It would arguably be a wonderful thing if the conversation around equal marriage were to open up a debate on the reprosexual imperative.  Both the assumption of universal child-rearing, and the focus on children as giving meaning to adult lives, exert pressure on all, regardless of status or gender.  Many people who have children, chose to have them, and are happy they did, nevertheless confirm that parenthood does not provide the existential meaning of life. (See examples here, here, and here)  For others, it is a source of bitter regret, or abuse.  No-one can provide meaning for us; we must seek it out for ourselves, and suggesting that offspring will somehow ‘fix’ a person’s unresolved issues is unrealistic.  Worse, it objectifies the child.  Nevertheless, this suggestion can prevent an infertile couple, or a childless person entering middle age, from grieving for what cannot be, and pursuing other projects.

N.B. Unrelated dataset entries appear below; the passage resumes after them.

File: src/rtl/klp32_mem_pkg.sv
// Shared definitions for the klp32 data-memory path: access-mode encodings,
// LSU state encoding and the access-size helper.
package klp32_mem_pkg;

  localparam int DATA_W = 32;

  localparam logic [1:0] MODE_BYTE    = 2'b00;
  localparam logic [1:0] MODE_HALF    = 2'b01;
  localparam logic [1:0] MODE_WORD    = 2'b10;
  localparam logic [1:0] MODE_ILLEGAL = 2'b11;
  localparam int         MODE_UNSIGNED = 2;

  typedef enum logic [1:0] {
    ST_IDLE   = 2'b00,
    ST_ACCESS = 2'b01,
    ST_RESP   = 2'b10
  } lsu_state_t;

  function automatic logic [2:0] size_bytes(input logic [1:0] size);
    case (size)
      MODE_BYTE: size_bytes = 3'd1;
      MODE_HALF: size_bytes = 3'd2;
      MODE_WORD: size_bytes = 3'd4;
      default:   size_bytes = 3'd0;
    endcase
  endfunction

endpackage

File: src/rtl/lsu_load_extend.sv
// Combinational load extension: sign- or zero-extends an assembled byte or
// halfword to the full data width; words pass through unchanged.
module lsu_load_extend
  import klp32_mem_pkg::*;
(
  input  logic [DATA_W-1:0] data,
  input  logic [1:0]        size,
  input  logic              is_unsigned,
  output logic [DATA_W-1:0] result
);

  always_comb begin
    result = data;
    case (size)
      MODE_BYTE: result = {{(DATA_W-8){~is_unsigned & data[7]}}, data[7:0]};
      MODE_HALF: result = {{(DATA_W-16){~is_unsigned & data[15]}}, data[15:0]};
      default:   result = data;
    endcase
  end

endmodule

File: src/rtl/load_store_unit32.sv
// Big-endian load/store unit: one request at a time, misaligned accesses split
// into byte beats. Define LSU_MISALIGN_TRAP_EN to reject misaligned half/word.
module load_store_unit32
  import klp32_mem_pkg::*;
(
  input  logic              clk,
  input  logic              rst,
  input  logic              req_valid,
  output logic              req_ready,
  input  logic              req_write,
  input  logic [DATA_W-1:0] req_addr,
  input  logic [DATA_W-1:0] req_wdata,
  input  logic [2:0]        req_mode,
  output logic              resp_valid,
  input  logic              resp_ready,
  output logic [DATA_W-1:0] resp_rdata,
  output logic              resp_err,
  output logic [DATA_W-1:0] mem_addr,
  output logic [DATA_W-1:0] mem_write_data,
  output logic              mem_write_enable,
  output logic [2:0]        mem_loadStoreMode,
  input  logic [DATA_W-1:0] mem_read_data
);

  lsu_state_t        state, state_nxt;
  logic [DATA_W-1:0] addr_p0, wdata_p0, acc_p0, assembled, extended;
  logic [1:0]        size_p0, beat_p0, beat_nxt;
  logic              uns_p0, write_p0, split_p0, err_p0;
  logic              accept, misaligned, reject, last_beat;

  // Store byte for a split beat: the most significant byte goes out first.
  function automatic logic [7:0] beat_byte(input logic [DATA_W-1:0] w,
                                           input logic [1:0] size,
                                           input logic [1:0] beat);
    logic [1:0] idx;
    idx = 2'(size_bytes(size) - 3'd1) - beat;
    return w[{idx, 3'b000} +: 8];
  endfunction

  assign req_ready  = (state == ST_IDLE);
  assign resp_valid = (state == ST_RESP);
  assign accept     = req_valid && req_ready;
  assign misaligned = ((req_mode[1:0] == MODE_HALF) && req_addr[0]) ||
                      ((req_mode[1:0] == MODE_WORD) && (req_addr[1:0] != 2'b00));

`ifdef LSU_MISALIGN_TRAP_EN
  assign reject = (req_mode[1:0] == MODE_ILLEGAL) || misaligned;
`else
  assign reject = (req_mode[1:0] == MODE_ILLEGAL);
`endif

  // Rejected requests spend one ACCESS cycle with the strobe suppressed so every
  // response arrives no sooner than the aligned latency. A reset in ACCESS
  // must not commit the beat in flight, hence the rst term.
  assign mem_write_enable = write_p0 && !err_p0 && (state == ST_ACCESS) && !rst;
  assign last_beat = err_p0 || !split_p0 || ({1'b0, beat_p0} == size_bytes(size_p0) - 3'd1);
  assign beat_nxt  = beat_p0 + 2'd1;
  assign assembled = split_p0 ? {acc_p0[DATA_W-9:0], mem_read_data[7:0]} : mem_read_data;

  lsu_load_extend u_extend (
    .data        (assembled),
    .size        (size_p0),
    .is_unsigned (uns_p0),
    .result      (extended)
  );

  always_ff @(posedge clk) begin
    if (rst) state <= ST_IDLE;
    else     state <= state_nxt;
  end

  always_comb begin
    state_nxt = state;
    case (state)
      ST_IDLE:   if (accept)     state_nxt = ST_ACCESS;
      ST_ACCESS: if (last_beat)  state_nxt = ST_RESP;
      ST_RESP:   if (resp_ready) state_nxt = ST_IDLE;
      default:                   state_nxt = ST_IDLE;
    endcase
  end

  // p0: latched request and beat progress
  always_ff @(posedge clk) begin
    if (accept) begin
      addr_p0  <= req_addr;
      wdata_p0 <= req_wdata;
      size_p0  <= req_mode[1:0];
      uns_p0   <= req_mode[MODE_UNSIGNED];
      write_p0 <= req_write;
      split_p0 <= misaligned && !reject;
      err_p0   <= reject;
      beat_p0  <= 2'd0;
      acc_p0   <= '0;
    end else if (state == ST_ACCESS) begin
      beat_p0 <= beat_nxt;
      acc_p0  <= assembled;
    end
  end

  // Memory port drive and response capture
  always_ff @(posedge clk) begin
    if (rst) begin
      mem_addr          <= '0;
      mem_write_data    <= '0;
      mem_loadStoreMode <= '0;
      resp_rdata        <= '0;
      resp_err          <= 1'b0;
    end else if (accept) begin
      if (!reject) begin
        mem_addr          <= req_addr;
        mem_loadStoreMode <= {~req_write, misaligned ? MODE_BYTE : req_mode[1:0]};
        mem_write_data    <= misaligned ?
                             {{(DATA_W-8){1'b0}}, beat_byte(req_wdata, req_mode[1:0], 2'd0)} :
                             req_wdata;
      end
    end else if (state == ST_ACCESS) begin
      if (last_beat) begin
        resp_err   <= err_p0;
        resp_rdata <= (write_p0 || err_p0) ? '0 : extended;
      end else begin
        mem_addr       <= addr_p0 + DATA_W'(beat_nxt);
        mem_write_data <= {{(DATA_W-8){1'b0}}, beat_byte(wdata_p0, size_p0, beat_nxt)};
      end
    end
  end

endmodule

File: config.mk
export PLATFORM = sky130hd
export DESIGN_NAME = load_store_unit32
export DESIGN_NICKNAME = d
export VERILOG_FILES = /design/src/rtl/klp32_mem_pkg.sv /design/src/rtl/lsu_load_extend.sv /design/src/rtl/load_store_unit32.sv
export SDC_FILE = /design/constraint.sdc
export NUM_CORES = 1
export LEC_CHECK = 0
export ABC_AREA = 1
export ABC_CLOCK_PERIOD_IN_PS = 3700
export CORE_AREA = 4 4 140 142
export DETAILED_ROUTE_END_ITERATION = 6
export DIE_AREA = 0 0 144 146
export PLACE_DENSITY = 0.89
export SLEW_MARGIN = 20
export SYNTH_ARGS = -nofsm -noshare
export SYNTH_HDL_FRONTEND = slang
export SYNTH_HIERARCHICAL = 1
export SYNTH_SLANG_ARGS = --single-unit
File: constraint.sdc
create_clock -name clk -period 3.7 [get_ports clk]
set_input_delay 0.555 -clock clk [delete_from_list [all_inputs] [get_ports clk]]
set_output_delay 0.555 -clock clk [all_outputs]
set_load 0.01 [all_outputs]
==> reports/metrics.csv, run 1 <==
stage,metric,value,unit
worst_setup_path,cp-start-kind,register,
drt,wire_per_inst,17.6,µm
synthesis,synthCells,1142,
die,fp.coreArea,0.0185,mm²
timing,drv_slew,0,
place,hpwlAfterDp,19.2,mm
timing,period_minus_slack,2.73,ns
place,placed_area,0.0113,mm²
drt,vias,8538,
worst_setup_path,reg2reg_depth,8,
timing,hold_slack,0.469,ns
layout,drive_gt1_share,6.28,%
status,status,"complete, but fails checks",
synthesis,syn_nets,1251,
synthesis,synth_area,0.00926,mm²
layout,fin_nets,1417,
cts,cts_sinks,198,
pwr,seqPwrFrac,45.8,%
timing,clock.fmax,366,MHz
flow_run,max_cap_viol_count,0,
pwr,internal_power,0.00393,W
pwr,p_sw,0.00175,W
global_routing,grt_pass1_vias,8455,
worst_setup_path,worstSetupEndpointType,register,
cts,cts_resized,0,
synthesis,netlist-cell-type-count,42,
timing,tns,0,ns
layout,final_cell_mix,"nand2_1 (260), clkdlybuf4s50_1 (206), nor2_1 (143)",
synthesis,seq_area_frac_synth,50.4,%
worst_setup_path,crit_end,resp_err,
worst_setup_path,worstPathArrival,3.11,ns
die,initial_core_util,50.2,%
drt,drt_pass1_iterations,7,
place,place.gp.congestion,0.909,
synthesis,ys.flop_type,dfxtp_1,
drt,routed_via_density,5.49,
pwr,p_leak,4.79,nW
synthesis,yosysWarnings,6,
synthesis,syn_avg_cell_area,8.11,µm²
worst_setup_path,critPathMaxFanout,34,
worst_setup_path,worst-r2r-setup-slack,0.97,ns
cts,insertion_delay,0.45,ns
synthesis,ys_async_sr_fraction,0,%
die,pin_count,207,
cts,root_buffer,clkbuf_16,
pwr,clockPowerShare,32.0,%
pwr,switching_share,30.8,%
timing,fin_crit_sh,73.9,%
cts,clkTransAtPathRegs,0.08,ns
global_routing,grt_pass1_wl,43.8,mm
die,rows,50,
global_routing,grt_util_all_layers,26.1,%
layout,n_antenna_cell,0,
worst_setup_path,required,4.07,ns
layout,areaGrowthSynthToFinish,28.4,%
drt,routed_wl,27.4,mm
timing,worstMarginPinSlew,0.999,ns
place,numPortBuffers,206,
timing,clock_skew,0.0144,ns
timing,max-slew-margin-rel,33.3,%
worst_setup_path,critical_path.startpoint,size_p0[0],
die,die_w,144,µm
global_routing,grt_overflow,0,
synthesis,synth-edff-count,70,
global_routing,grt_max_degree,65,
layout,fin_area,0.0119,mm²
worst_setup_path,r2r-end,resp_err,
drt,drt_iter0_drc,923,
pwr,total_power,0.00568,W
cts,cts-buffers-inserted,17,
pwr,combinationalPowerShare,22.2,%
global_routing,grt_antenna_before_repair,1,
drt,drc,12,
layout,final_util,64.4,%
cts,cts_hold_buf,0,
die,die_h,146,µm
layout,mostFrequentLayoutCell,nand2_1,
timing,rsz0062_at_grt,false,
pwr,power_density,477,mW/mm²
cts,cts_buffer_depth,2,
timing,hold_viol,0,
drt,drtAntennaViolNets,0,
cts,post_cts_buffers,0,
die,fp.dieArea,0.0210,mm²
hold_path,hold_path.class,register to register,
synthesis,ys_ff_latch,198,
pwr,peakVddDrop,0.387,mV
worst_setup_path,r2r_start,size_p0[0],
status,violations,DRC,
worst_setup_path,crit_type,register to register,
timing,finalSetupViolCount,0,
cts,cts_max_level,4,
cts,cts_tree,built,
## Yosys cell counts, drive strengths merged, types with 8 or more instances
master  instances  area [µm²]
a211oi         17         128
buf            40         278
nand3          66         350
mux2i          17         170
o22ai           8        50.1
nor2          151         604
nand3b         13        97.6
inv            74         280
mux2            8        90.1
dfxtp         128        2560
nand2         267        1030
xor2            8        70.1
a21oi         124         624
clkbuf         30         113
o21ai          97         485
edfxtp         70        2100
## worst min-delay path by stage
stage	endpoint	depth (start not counted)	from
final	mem_write_data[14]	2	mem_write_data[14]
after global routing	mem_addr[31]	2	mem_addr[31]
after CTS	acc_p0[8]	2	acc_p0[8]
after detailed placement	mem_write_data[31]	2	mem_write_data[31]
after global placement	mem_write_data[22]	2	mem_write_data[22]
after floorplan	acc_p0[10]	2	acc_p0[10]
## power by group through the flow
stage / Clock (W) / Sequential (W) / Combinational [W]
after global routing: 0.00193 / 0.00262 / 0.00139
final: 0.00182 / 0.00260 / 0.00126
after detailed placement: 0 / 0.00264 / 0.00124
after floorplan: 0 / 0.00266 / 0.000700
after global placement: 0 / 0.00263 / 0.00122
after CTS: 0.00183 / 0.00260 / 0.00126
## routing by layer
| metal | GRT usage, % | share of wire, % | vias to the layer above |
|---|---|---|---|
| met1 | 33.4 | 41 | 3966 |
| met4 | 7.96 | 2.0 | 2 |
| met5 | 0 | 0.051 | - |
| li1 | - | - | 4116 |
| met2 | 43.1 | 48 | 406 |
| met3 | 6.90 | 9.1 | 48 |
## registers in the layout, indices dropped and copies added, names as in the netlist, 2 cells and up
| signal | cells |
|---|---|
| mem_loadStoreMode | 3 |
| state | 2 |
| mem_addr | 32 |
| wdata_p0 | 32 |
| resp_rdata | 32 |
| addr_p0 | 32 |
| size_p0 | 2 |
| acc_p0 | 24 |
| mem_write_data | 32 |
| beat_p0 | 2 |
## cells by family after synthesis
family	count (synthesis)	synth area share, %
and+or+nand+nor	503	22.9
AOI/OAI and AO/OA	252	14.5
DFF	198	50.4
buffers and inverters	145	7.28
muxes	25	2.81
xor gates and xnor gates	14	1.41
adders and majority gates	5	0.757
## cell type report
class / instances / area (µm²)
Clock buffer: 18 / 433
Clock inverter: 14 / 136
Fill cell: 1484 / 6560
Inverter: 75 / 287
Multi-Input combinational cell: 799 / 3920
Sequential cell: 198 / 4660
Tap cell: 234 / 293
Timing Repair Buffer: 217 / 2160
## metrics by stage
| step | setup slack (ns) | cells |
|---|---|---|
| CTS | 0.974 | 1555 |
| global placement | 1.07 | 1523 |
| global route | 0.693 | 1555 |
| finish | 0.965 | 1555 |
| detailed placement | 0.885 | 1523 |
| floorplan | 0.328 | 1142 |
## critical path, cell delays in order (launching register included)
cell	delay (ns)
edfxtp_1	0.60
nor2_1	0.24
ha_1	0.27
nand3_1	0.14
a31oi_2	0.09
buf_4	0.25
inv_1	0.76
nand2_1	0.12
a21oi_1	0.15
(Power assumes the default switching activity.)
==> inputs of run 2 (changes only) <==
Settings changed: ABC_CLOCK_PERIOD_IN_PS 3700 to 2600.
Clock period 3.7 ns to 2.6 ns, I/O delays scaled along.
==> reports/metrics.csv, run 2 (synthesized netlist as in run 1, its figures left out) <==
stage,metric,value,unit,change
cts,cts_sinks,198,,unchanged
timing,hold_slack,0.465,ns,-0.00365 ns
status,violations,DRC,,
worst_setup_path,required,2.93,ns,-1.14 ns
timing,finalSetupViolCount,0,,unchanged
pwr,peakVddDrop,0.555,mV,+43%
layout,seq_area,0.00466,mm²,unchanged
worst_setup_path,critical_path.startpoint,beat_p0[0],,
die,die_h,146,µm,unchanged
global_routing,grt_max_degree,70,,+7.7%
layout,n_antenna_cell,0,,unchanged
layout,finalNonFillerCells,1562,,+0.45%
place,place.gp.congestion,0.904,,-0.60%
flow_run,max_cap_viol_count,0,,unchanged
cts,cts_tree,built,,
worst_setup_path,cp-start-kind,register,,
die,fp.coreArea,0.0185,mm²,unchanged
hold_path,hp-start,mem_write_data[9],,
global_routing,grt_overflow,0,,unchanged
layout,final_cell_mix,"nand2_1 (260), clkdlybuf4s50_1 (206), nor2_1 (143)",,
die,rows,50,,unchanged
die,initial_core_util,50.2,%,unchanged
hold_path,hold_path.class,register to register,,
layout,areaGrowthSynthToFinish,29.5,%,
cts,cts_buffer_depth,2,,unchanged
layout,drive_gt1_share,6.85,%,+0.57 points
cts,cts-buffers-inserted,17,,unchanged
drt,routed_wl,26.8,mm,-2.3%
worst_setup_path,critPathMaxFanout,5,,-85%
die,fp.dieArea,0.0210,mm²,unchanged
layout,fin_nets,1424,,+0.49%
drt,vias,8543,,+0.059%
pwr,p_leak,4.84,nW,+1.2%
cts,insertion_delay,0.43,ns,-0.02 ns
timing,fin_crit_sh,91.2,%,+17 points
drt,drt_iter0_drc,754,,-18%
drt,routed_via_density,5.47,,-0.39%
place,numPortBuffers,206,,unchanged
global_routing,grt_pass1_vias,8291,,-1.9%
worst_setup_path,r2r_start,beat_p0[0],,
die,die_w,144,µm,unchanged
pwr,power_density,677,mW/mm²,+42%
place,dp_cells,1530,,+0.46%
worst_setup_path,worstPathArrival,2.70,ns,-0.41 ns
cts,root_buffer,clkbuf_16,,
drt,drt_pass1_iterations,7,,unchanged
layout,fillCellCount,1493,,+0.61%
timing,drv_slew,0,,unchanged
global_routing,grt_antenna_before_repair,0,,-1
drt,wire_per_inst,17.2,µm,-2.7%
cts,cts_max_level,4,,unchanged
timing,rsz0062_at_grt,false,,
timing,worstMarginPinSlew,0.919,ns,-0.0796 ns
cts,cts_hold_buf,0,,unchanged
layout,multiInputGateArea,0.00393,mm²,+0.19%
global_routing,grt_pass1_wl,42.5,mm,-2.9%
timing,tns,0,ns,unchanged
cts,clkTransAtPathRegs,0.07,ns,about the same
timing,clock_skew,0.0128,ns,-0.00164 ns
drt,drc,14,,+2
drt,drtAntennaViolNets,0,,unchanged
pwr,total_power,0.00812,W,+43%
timing,hold_viol,0,,unchanged
timing,clock.fmax,422,MHz,+15%
timing,period_minus_slack,2.37,ns,-0.363 ns
layout,mostFrequentLayoutCell,nand2_1,,
global_routing,grt_util_all_layers,25.4,%,-0.74 points
worst_setup_path,crit_type,register to register,,
timing,max-slew-margin-rel,38.6,%,+5.3 points
status,status,"complete, but fails checks",,
die,pin_count,207,,unchanged
worst_setup_path,worstSetupEndpointType,register,,
place,hpwlAfterDp,19.0,mm,-1.0%
[run 2: where the power goes]
group,internal [W],leakage [nW],switching (W)
combinational,0.000805,2.83,0.00102
clock,0.00133,0.292,0.00128
sequential,0.00352,1.72,0.000168
[run 2: worst paths after layout]
| path | end | slack [ns] | cells past startpoint |
|---|---|---|---|
| min reg2reg | mem_write_data[9] | 0.47 | 2 |
| min | mem_write_data[9] | 0.47 | 2 |
| max reg2reg | mem_addr[10] | 0.23 | 12 |
| max | mem_addr[10] | 0.23 | 12 |
[run 2: metrics by stage]
| stage | cell area (µm²) | setup slack [ns] | utilization, % |
|---|---|---|---|
| 3_3_place_gp | 11400 | 0.244 | 61.8 |
| 3_5_place_dp | 11400 | 0.192 | 61.8 |
| 6_report | 12000 | 0.228 | 65.0 |
| 4_1_cts | 12000 | 0.167 | 64.9 |
| 2_1_floorplan | 9260 | 0.382 | - |
| 5_1_grt | 12000 | 0.0936 | 65.0 |
[run 2: final cells by class]
class / instances / area share (%)
Clock inverter: 14 / 1.07
Inverter: 75 / 2.39
Tap cell: 234 / 2.44
Clock buffer: 18 / 3.76
Multi-Input combinational cell: 799 / 32.8
Timing Repair Buffer: 224 / 18.6
Sequential cell: 198 / 38.9
[run 2: routing by layer]
layer	wire (µm)	share of wire [%]	GRT usage, %
met5	0	0	0
met4	727	2.7	8.85
met3	2440	9.1	6.80
met2	12700	47	40.8
met1	11000	41	32.9
[run 2: critical path, stage by stage (launching register included)]
cell and delay, ns:
dfxtp_1 0.37, xnor2_2 0.25, inv_1 0.16, fa_1 0.51, nand3_1 0.19, inv_1 0.11, nand2_1 0.18, nor2_2 0.10
xor2_1 0.16, nand2_1 0.07, nand3_1 0.06, nand2_1 0.08, inv_1 0.04
[run 2: repair_timing]
action	4_1_cts	5_1_grt
setup buffers	0	0
setup endpoints to repair	0	1
gates resized for setup	0	1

For a couple having difficulty conceiving, the pressure to continue to explore every possible solution can be intense.  The constant message that ‘marriage is meant for making children’ may be relativized to ‘is often meant’ in one’s heart of hearts, but still be oppressive.  The social conservatism of much religious teaching inevitably favours high fertility, which combined with  societal expectation, makes a potent combination. In the case of Gilbert Deya’s alleged victims, the results have been tragic.  When the circumstances are joyous, then the birth of a child is rightly celebrated.  All the more so when a future filled with opportunities and choices is before them.  Unfortunately, reprosexual rhetoric, and other restrictive discourses continue to exert an ambiguous, if not obnoxious influence, limiting the options many people feel they have.  Hopefully, times are changing, and we will get better at supporting those whose wish for children will be unfulfilled.  Hopefully we will also get better at imagining different possible choices.